Schon Minuten vor dem Beginn der Sitzung ist Düllmann ein gefragter Gesprächspartner vor Mikrofonen und Kameras. Da formuliert er, dass mit diesem Tag die ganze Stadt Wittenberg und stellvertretend auch deren Oberbürgermeister vor Gericht stünden.

Die in den späten 1980er Jahren verlegte Bodenplatte als Mahnmal im Kontext zum antisemitischen Sandsteinrelief aus dem Mittelalter ist Düllmann nicht mehr als eine Verhöhnung des Judentums. Als Distanzierung der Kirche vom Spottbild reicht ihm diese nicht aus.

Die eigentliche Verhöhnung findet freilich vier Meter weiter oben am Südostflügel der Kirche statt. So war die Skulptur gedacht, als sie am damals noch katholischen Gotteshaus angebracht wurde. Das Relief in gut vier Meter Höhe am Südostflügel der Kirche zeigt einen Rabbiner, der einem Schwein unter den Schwanz schaut, und Juden, die an den Zitzen der Sau trinken.

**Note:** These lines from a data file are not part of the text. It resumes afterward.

Background: an optimization exercise with open tools, aiming at small area. Do not read the settings as production practice. RTL that was checked went through simulation tests only; none was proved equivalent to the original. No activity file was given, so power comes from the tool's default toggle rates.

Setup of the baseline:
==> module mdu_array, before the edit <==
module mdu_array (
    input  logic [31:0] b,       
    input  logic [31:0] a,       
    input  logic [31:0] inj,     
    input  logic        divm,
    input  logic [31:0] z,       
    output logic [31:0] lo,      
    output logic [31:0] hi,      
    output logic [31:0] q        
);
    logic [31:0] xn [0:32];
    logic [31:0] h1, h2;
    assign xn[32] = '0;
    genvar i, k;
    generate
        for (i = 31; i >= 0; i = i - 1) begin : row
            localparam int L = 32 - i;
            logic [31:0] x, y, s;
            logic [32:0] c;
            logic keep, cm;
            assign x = {xn[i+1][30:0], inj[i]};
            assign c[0] = divm;
            for (k = 0; k < L; k = k + 1) begin : dbit
                assign s[k] = x[k] ^ b[k] ^ c[k];
                assign c[k+1] = (x[k] & b[k]) | (c[k] & (x[k] ^ b[k]));
            end
            assign q[i] = divm & z[i] & c[L];
            assign keep = divm ? ~(z[i] & c[L]) : ~a[i];
            if (L < 32) begin : mreg
                assign cm = c[L] & a[i];
                for (k = L; k < 32; k = k + 1) begin : mbit
                    logic ck;
                    assign ck = (k == L) ? cm : c[k];
                    assign y[k] = b[k] & a[i];
                    assign s[k] = x[k] ^ y[k] ^ ck;
                    assign c[k+1] = (x[k] & y[k]) | (ck & (x[k] ^ y[k]));
                end
                assign h1[i] = c[32];
            end else begin : nomreg
                assign h1[i] = c[32] & a[i] & ~divm;
            end
            for (k = 0; k < 32; k = k + 1) begin : nxt
                if (k < L) begin : d
                    assign xn[i][k] = keep ? x[k] : s[k];
                end else begin : m
                    assign xn[i][k] = s[k];
                end
            end
            if (i >= 1) begin : hh
                assign h2[i-1] = xn[i][31];
            end
        end
    endgenerate
    assign h2[31] = 1'b0;
    assign lo = xn[0];
    logic [31:0] hs, hc;
    logic        hs_co;
    rca #(32) u_hs (.a({h1[31:1], 1'b0}), .b(h2), .ci(1'b0), .s(hs), .co(hs_co));
    assign hc[0] = h1[0];
    for (k = 1; k < 32; k = k + 1) begin : inc
        assign hc[k] = hc[k-1] & hs[k-1];
    end
    assign hi = hs ^ hc;
endmodule
==> flow/config.mk <==
export PLATFORM = sky130hd
export DESIGN_NAME = core
export DESIGN_NICKNAME = core
export VERILOG_FILES = /design/flow/design.v
export SDC_FILE = /design/flow/constraint.sdc
export NUM_CORES = 8
export LEC_CHECK = 0
export CAP_MARGIN = 20
export CORE_MARGIN = 2
export CORE_UTILIZATION = 50
export CTS_BUF_LIST = sky130_fd_sc_hd__clkbuf_4
export PLACE_DENSITY = 0.6
export SLEW_MARGIN = 20
==> flow/constraint.sdc <==
create_clock -name core_clock -period 300.0 [get_ports {i_clk}]
set_input_delay 60.0000 -clock core_clock [delete_from_list [all_inputs] [get_ports {i_clk}]]
set_output_delay 60.0000 -clock core_clock [all_outputs]
set_load 0.01 [all_outputs]
standard.sh (not shown) runs the stock make flow with config.mk's settings and CLKGATE_MAP_FILE= SYNTH_SCRIPT=/design/flow/synth_recipe.tcl, a recipe that flattens the netlist after the stock synthesis.
==> flow/flow/run.sh <==
#!/bin/bash
export BUFFER_PORTS_ARGS="-buffer_cell sky130_fd_sc_hd__buf_1"
export CTS_ARGS="-sink_clustering_enable -repair_clock_nets -buf_list sky130_fd_sc_hd__clkbuf_4 -sink_clustering_size 8 -sink_clustering_max_diameter 40 -dont_use_dummy_load"
bash standard.sh > standard_flow.log 2>&1
Setup changes, the baseline to the candidate
--- a/flow/design.v
+++ b/flow/design.v
@@ -51,18 +51,11 @@
             end
         end
     endgenerate
     assign h2[31] = 1'b0;
     assign lo = xn[0];
-    logic [31:0] hs, hc;
-    logic        hs_co;
-    rca #(32) u_hs (.a({h1[31:1], 1'b0}), .b(h2), .ci(1'b0), .s(hs), .co(hs_co));
-    assign hc[0] = h1[0];
-    for (k = 1; k < 32; k = k + 1) begin : inc
-        assign hc[k] = hc[k-1] & hs[k-1];
-    end
-    assign hi = hs ^ hc;
+    assign hi = h1 + h2;
 endmodule
 module prefix_or (
     input  logic [31:0] x,
     output logic [31:0] po
 );
Results
The candidate finished every step from synthesis to the final layout, and the layout passed the timing, design-rule and antenna checks. The total wire length after detailed routing of the candidate was superior to that of the baseline. ~same sequential share of layout area in the baseline and the candidate. The baseline and the candidate ended up with nearly the same clock transition at the registers of the reported paths. Post-route worst setup slack for the candidate is higher than for the baseline. Max achievable clock frequency across the baseline and the candidate: the candidate. The candidate vs the baseline: static power due to leakage down slightly. Number of cells in the design after placement ends up lower on the baseline. Diff the baseline -> the candidate | clock period minus final worst setup slack | decrease of 940 ps. Of the candidate and the baseline, it is the candidate that has the higher number of CTS-inserted buffers. Relative to the baseline, count of buffers not belonging to the clock network in the layout has decreased by 105 in the candidate. [compare] base=the baseline new=the candidate: post-synth net total now sits higher, total met3 wirelength after detailed routing now sits higher.
The RTL of the candidate was laid out without a check of its function.

==> re-timing with driven ports <==
In the flow no input, the clock included, has a driving cell. The finished layouts below were timed again as built, in two steps.
Step 1, drivers: a clkbuf_16 drives i_clk and a buf_2 each remaining input, both assumed.
Step 2 adds t to the input delays and takes it off the output delays; t is the mean of the earliest and latest rising clock arrival at the registers after step 1. Input paths then give back, and output paths get back, about the clock's delay inside the block.
a / b / c = ideal / step 1 / step 2; a / b = the first two.
run	t, ns	setup WS [ns]	hold WS [ns]	worst setup path at the end	clock arrival spread, ns
the baseline	1.297	4.944 / 4.995 / 3.698	0.319 / 0.319 / 0.319	input to register	0.138 / 0.138
the candidate	1.383	5.887 / 5.942 / 4.559	0.298 / 0.298 / 0.298	input to register	0.226 / 0.225
After both steps every run listed still meets setup and hold. The setup slack of the candidate, which loses most, moves by +0.055 ns with the drivers and by -1.328 ns with both steps.
Background: an optimization exercise with open tools, aiming at small area and a short achievable clock period. Do not read the settings as production practice.
In this exercise RTL edits were held to simulation tests only and were not proved equivalent to the original.

==> inputs of fjord <==
==> flow/design.v (excerpt) <==
module sub_module16(
  input clk,rst,en,
  input signed [7:0] data1,data2,data3,data4,data5,data6,data7,data8,
  input signed [4:0] addr1,addr2,addr3,addr4,addr5,addr6,addr7,addr8,
  output signed [10:0] out1,out1_2,out1_3,out1_4,out1_5,out1_6,out1_7,out1_8,
  output signed [10:0] out2,out2_2,out2_3,out2_4,out2_5,out2_6,out2_7,out2_8,
  output signed [11:0] sum_out1,sum_out2,sum_out3,sum_out4,sum_out5,sum_out6,sum_out7,sum_out8,
  output signed [12:0] final_sum1,final_sum2,final_sum3,final_sum4,final_sum5,final_sum6,final_sum7,final_sum8,
  output signed [13:0] partial_sum14,partial_sum14_1,partial_sum14_2,partial_sum14_3,
  output signed [14:0] partial_sum15,partial_sum15_1,
  output signed [15:0] partial_sum16
);
==> module sm_lane, before the edit <==
module sm_lane (
  input         clk,
  input         rst,
  input         en,
  input  [7:0]  data,
  input  [4:0]  addr,
  output [10:0] out1,
  output [10:0] out2,
  output [10:0] t
);
  reg [7:0] d;
  always @(posedge clk)
    if (rst) d <= data;
  wire [7:0] n  = -d;
  wire       nz = |d;
  wire [2:0] a = addr[2:0];
  wire       sn1 = en & addr[4];
  reg        sn2;
  reg  [1:0] k1, k2;
  always @(*) begin
    if (!en) begin
      sn2 = 1'b0; k1 = 2'd0; k2 = 2'd0;
    end else if (!addr[4]) begin
      case (a)
        3'd0: begin k1 = 2'd0; sn2 = 1'b1; k2 = 2'd0; end
        3'd1: begin k1 = 2'd2; sn2 = 1'b1; k2 = 2'd3; end
        3'd2: begin k1 = 2'd1; sn2 = 1'b1; k2 = 2'd2; end
        3'd3: begin k1 = 2'd2; sn2 = 1'b0; k2 = 2'd3; end
        3'd4: begin k1 = 2'd0; sn2 = 1'b1; k2 = 2'd1; end
        3'd5: begin k1 = 2'd1; sn2 = 1'b0; k2 = 2'd3; end
        3'd6: begin k1 = 2'd1; sn2 = 1'b0; k2 = 2'd2; end
        default: begin k1 = 2'd0; sn2 = 1'b1; k2 = 2'd3; end
      endcase
    end else begin
      case (a)
        3'd0: begin k1 = 2'd1; sn2 = 1'b1; k2 = 2'd1; end
        3'd1: begin k1 = 2'd0; sn2 = 1'b0; k2 = 2'd3; end
        3'd2: begin k1 = 2'd1; sn2 = 1'b1; k2 = 2'd2; end
        3'd3: begin k1 = 2'd1; sn2 = 1'b1; k2 = 2'd3; end
        3'd4: begin k1 = 2'd0; sn2 = 1'b0; k2 = 2'd1; end
        3'd5: begin k1 = 2'd2; sn2 = 1'b1; k2 = 2'd3; end
        3'd6: begin k1 = 2'd1; sn2 = 1'b0; k2 = 2'd2; end
        default: begin k1 = 2'd2; sn2 = 1'b0; k2 = 2'd3; end
      endcase
    end
  end
  wire [7:0] v1 = sn1 ? n : d;
  wire [7:0] v2 = sn2 ? n : d;
  wire       f1 = sn1 & nz;
  wire       f2 = sn2 & nz;
  wire [10:0] x1 = k1[0] ? {f1, v1, 2'b00} : {v1, 3'b000};
  wire [10:0] x2 = k2[0] ? {f2, v2, 2'b00} : {v2, 3'b000};
  assign out1 = k1[1] ? {f1, f1, x1[10:2]} : x1;
  assign out2 = k2[1] ? {f2, f2, x2[10:2]} : x2;
  assign t = (addr[4:3] == 2'b01) ? {d, 3'b000} :
             (addr[4:3] == 2'b10) ? {n, 3'b000} : 11'd0;
endmodule
Settings: LEC_CHECK=0, CAP_MARGIN=20, CORE_MARGIN=2, CORE_UTILIZATION=50, CTS_BUF_LIST=sky130_fd_sc_hd__clkbuf_4 sky130_fd_sc_hd__clkbuf_8, GPL_TIMING_DRIVEN=0, PLACE_DENSITY=0.62, SETUP_SLACK_MARGIN=-0.27, SLEW_MARGIN=20; clock period 13.0 ns.
standard.sh (not shown) runs the stock make flow with config.mk's settings and CLKGATE_MAP_FILE= SYNTH_SCRIPT=/design/flow/synth_recipe.tcl, a recipe that flattens the netlist after the stock synthesis.
==> flow/flow/run.sh <==
#!/bin/bash
# The standard ORFS layout (standard.sh, unchanged synthesis) with two changes
# before global placement:
#  - the buffers that synthesis left in the netlist are removed, as the
#    standard flow does only when timing-driven placement is on;
#  - every port gets a sky130_fd_sc_hd__buf_1 as its buffer rather than the
#    larger cell buffer_ports picks by default (the resizer may still upsize it).
# make's whole output goes to standard.log; ORFS keeps each step's log under orfs/logs.
set -euo pipefail
work=$(pwd)
export PRE_GLOBAL_PLACE_TCL="$work/flow/pre_global_place.tcl"
export BUFFER_PORTS_ARGS="-buffer_cell sky130_fd_sc_hd__buf_1"
bash standard.sh > "$work/standard.log" 2>&1
==> flow/flow/pre_global_place.tcl <==
# Sourced by ORFS's global_place.tcl before it buffers the ports.
remove_buffers
==> onyx: changes against fjord <==
--- a/flow/design.v
+++ b/flow/design.v
@@ -48,10 +48,13 @@
   wire [7:0] v2 = sn2 ? n : d;
   wire       f1 = sn1 & nz;
   wire       f2 = sn2 & nz;
-  wire [10:0] x1 = k1[0] ? {f1, v1, 2'b00} : {v1, 3'b000};
-  wire [10:0] x2 = k2[0] ? {f2, v2, 2'b00} : {v2, 3'b000};
-  assign out1 = k1[1] ? {f1, f1, x1[10:2]} : x1;
-  assign out2 = k2[1] ? {f2, f2, x2[10:2]} : x2;
+  assign out1 = ({11{k1 == 2'd0}} & {v1, 3'b000}) |
+                ({11{k1 == 2'd1}} & {f1, v1, 2'b00}) |
+                ({11{k1 == 2'd2}} & {f1, f1, v1, 1'b0});
+  assign out2 = ({11{k2 == 2'd0}} & {v2, 3'b000}) |
+                ({11{k2 == 2'd1}} & {f2, v2, 2'b00}) |
+                ({11{k2 == 2'd2}} & {f2, f2, v2, 1'b0}) |
+                ({11{k2 == 2'd3}} & {f2, f2, f2, v2});
   assign t = (addr[4:3] == 2'b01) ? {d, 3'b000} :
              (addr[4:3] == 2'b10) ? {n, 3'b000} : 11'd0;
 endmodule
--- a/flow/flow/run.sh
+++ b/flow/flow/run.sh
@@ -10,4 +10,5 @@
 work=$(pwd)
 export PRE_GLOBAL_PLACE_TCL="$work/flow/pre_global_place.tcl"
 export BUFFER_PORTS_ARGS="-buffer_cell sky130_fd_sc_hd__buf_1"
+export RECOVER_POWER=100
 bash standard.sh > "$work/standard.log" 2>&1
Settings changed: SETUP_SLACK_MARGIN -0.27 to not set.
==> sierra: changes against fjord <==
--- a/flow/design.v
+++ b/flow/design.v
@@ -48,10 +48,13 @@
   wire [7:0] v2 = sn2 ? n : d;
   wire       f1 = sn1 & nz;
   wire       f2 = sn2 & nz;
-  wire [10:0] x1 = k1[0] ? {f1, v1, 2'b00} : {v1, 3'b000};
-  wire [10:0] x2 = k2[0] ? {f2, v2, 2'b00} : {v2, 3'b000};
-  assign out1 = k1[1] ? {f1, f1, x1[10:2]} : x1;
-  assign out2 = k2[1] ? {f2, f2, x2[10:2]} : x2;
+  assign out1 = ({11{k1 == 2'd0}} & {v1, 3'b000}) |
+                ({11{k1 == 2'd1}} & {f1, v1, 2'b00}) |
+                ({11{k1 == 2'd2}} & {f1, f1, v1, 1'b0});
+  assign out2 = ({11{k2 == 2'd0}} & {v2, 3'b000}) |
+                ({11{k2 == 2'd1}} & {f2, v2, 2'b00}) |
+                ({11{k2 == 2'd2}} & {f2, f2, v2, 1'b0}) |
+                ({11{k2 == 2'd3}} & {f2, f2, f2, v2});
   assign t = (addr[4:3] == 2'b01) ? {d, 3'b000} :
              (addr[4:3] == 2'b10) ? {n, 3'b000} : 11'd0;
 endmodule
Settings changed: ABC_AREA set to 1, CTS_BUF_LIST sky130_fd_sc_hd__clkbuf_4 sky130_fd_sc_hd__clkbuf_8 to not set, SETUP_SLACK_MARGIN -0.27 to not set.
==> harbor: changes against fjord <==
--- a/flow/design.v
+++ b/flow/design.v
@@ -48,10 +48,13 @@
   wire [7:0] v2 = sn2 ? n : d;
   wire       f1 = sn1 & nz;
   wire       f2 = sn2 & nz;
-  wire [10:0] x1 = k1[0] ? {f1, v1, 2'b00} : {v1, 3'b000};
-  wire [10:0] x2 = k2[0] ? {f2, v2, 2'b00} : {v2, 3'b000};
-  assign out1 = k1[1] ? {f1, f1, x1[10:2]} : x1;
-  assign out2 = k2[1] ? {f2, f2, x2[10:2]} : x2;
+  assign out1 = ({11{k1 == 2'd0}} & {v1, 3'b000}) |
+                ({11{k1 == 2'd1}} & {f1, v1, 2'b00}) |
+                ({11{k1 == 2'd2}} & {f1, f1, v1, 1'b0});
+  assign out2 = ({11{k2 == 2'd0}} & {v2, 3'b000}) |
+                ({11{k2 == 2'd1}} & {f2, v2, 2'b00}) |
+                ({11{k2 == 2'd2}} & {f2, f2, v2, 1'b0}) |
+                ({11{k2 == 2'd3}} & {f2, f2, f2, v2});
   assign t = (addr[4:3] == 2'b01) ? {d, 3'b000} :
              (addr[4:3] == 2'b10) ? {n, 3'b000} : 11'd0;
 endmodule
Settings changed: CTS_BUF_LIST sky130_fd_sc_hd__clkbuf_4 sky130_fd_sc_hd__clkbuf_8 to not set, SETUP_SLACK_MARGIN -0.27 to not set.
==> summary of the runs <==
- onyx completed, yet does not pass: max-capacitance violations, max-slew violations. sierra finished clean. fjord ran to the end with no violations. harbor completed with no timing, DRC or antenna violations.
- Sequential share of layout area, highest first: fjord, onyx, harbor, sierra.
- Against sierra, the critical path depth of harbor is lower by 9.
- Core utilization, lowest first: fjord, sierra, onyx, harbor.
- Via count, lowest first: fjord, harbor, onyx, sierra.
- Of fjord and onyx, onyx has the higher non-clock buffer count (gap 35).
- In count of clock-buffer cells in the layout, harbor and onyx do not differ.

[port drivers added, routing unchanged]
In the flow no input, the clock included, has a driving cell. The finished layouts below were timed again as built, in two steps. Step 1 (the two cells are an assumption about what drives the block):
set clk [get_ports {clk}]
set_driving_cell -lib_cell sky130_fd_sc_hd__clkbuf_16 $clk
set_driving_cell -lib_cell sky130_fd_sc_hd__buf_2 [delete_from_list [all_inputs] $clk]
Step 2 also shifts input and output timing later by t, the mid clock arrival at the registers, as if the neighbouring blocks saw the same clock. Slacks: ideal / step 1 / step 2; pairs: ideal / step 1.
run | shift t [ns] | setup WS [ns] | worst hold slack (ns) | latest minus earliest clock arrival (ns) | pins driven straight from the clock port
fjord | 0.472 | 0.199 / 0.156 / 0.156 | 2.336 / 2.305 / 2.777 | 0.016 / 0.016 | 1
onyx | 0.488 | 0.343 / 0.304 / 0.304 | 2.319 / 2.289 / 2.777 | 0.013 / 0.013 | 1
sierra | 0.438 | 0.306 / 0.249 / 0.249 | 2.383 / 2.353 / 2.790 | 0.012 / 0.013 | 1
harbor | 0.439 | 0.362 / 0.328 / 0.329 | 2.376 / 2.342 / 2.781 | 0.009 / 0.009 | 1
For sierra, which loses most, drivers alone change the setup slack by -0.057 ns; drivers and shift together by -0.057 ns.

Juden in intimer Nähe zum Schwein zu zeigen, war doppelt beleidigend: Das Schwein gilt im jüdischen Glauben als unrein und dieses Tier war in der christlichen Kunst des Mittelalters ein Symbol für den Teufel. Derartige obszöne antijüdische Spottdarstellungen waren zur Zeit des Hochmittelalters in Europa weit verbreitet, bis heute sind sie an rund 30 evangelischen und katholischen Kirchen in Mitteleuropa zu finden.

Aufmerksamkeit wuchs

Jahrhunderte schenkte man ihnen freilich kaum Beachtung und erst mit dem nahenden Reformationsjubiläum entstand jene Koinzidenz, die seitdem zu öffentlichen Debatten bis hin zu Klageschriften führt. Diese mediale Aufmerksamkeit scheint Düllmann jedoch Recht zu sein, denn „ich bin bereit bis zum Europäischen Gerichtshof zu gehen“, sagt er.

Düllmann, Mitglied der Synagoge Sukkat Schalom der Jüdischen Gemeinde Berlin, war durch die von Richard Harvey gestartete Petition, in der die Abnahme des Reliefs gefordert wird, auf die Schmähplastik an der Kirche aufmerksam geworden.

Er reiste nach Wittenberg, beteiligte sich an Mahnwachen, die der Leipziger Pfarrer Thomas Piehler mit Unterstützung der Darmstädter Marienschwestern initiierte. Nun klagt Düllmann und hat damit jene Öffentlichkeit, die ihm wichtig ist.

Dass im Zuge dessen auch andere auf das Thema aufspringen und es für ihre ureigenen Interessen nutzen, registriert man am Montag schon vor den Gerichtstüren. Da wird auf der Straße für eine Petition zum Erhalt der „Judensau“ auf großem Transparent geworben.

Der Kreisverband der Alternative für Deutschland hat dies initiiert. Dessen Sympathisanten und Mitglieder sitzen wenig später ebenso in den Zuschauerreihen des Gerichtssaals wie die Darmstädter Marienschwestern, die zeitgleich gleichfalls ihren Protest kundtaten, allerdings auf dem Marktplatz.

Dass in dieser Güteverhandlung nichts zu einer gütlichen Einigung zwischen beiden Parteien beigetragen werden kann, ahnt man schnell. „Wie erfolgversprechend wären denn Gespräche?“, zweifelt Anwalt Jörg Ellermann, der die Stadtkirchengemeinde vertritt. Klägeranwalt Hubertus Benecke stellt in Aussicht, das Verfahren ruhen zu lassen, wenn die Gemeinde prüft, ob das Relief abgenommen werden und einen Platz im Museum finden kann.

„Mit einem Gerichtsverfahren im Nacken lassen sich keine Verhandlungen über einen neuen Verbleib führen“, stellt jedoch Ellermann klar. Richter Tilch kann demnach die Vergleichsbemühungen nur als gescheitert ansehen und den Antrag ans Landgericht verweisen. (mz)

Am damals noch katholischen Gotteshaus, Wittenbergs Stadtkirche, wurde 1305 das antijüdische Schmährelief angebracht.
Am damals noch katholischen Gotteshaus, Wittenbergs Stadtkirche, wurde 1305 das antijüdische Schmährelief angebracht.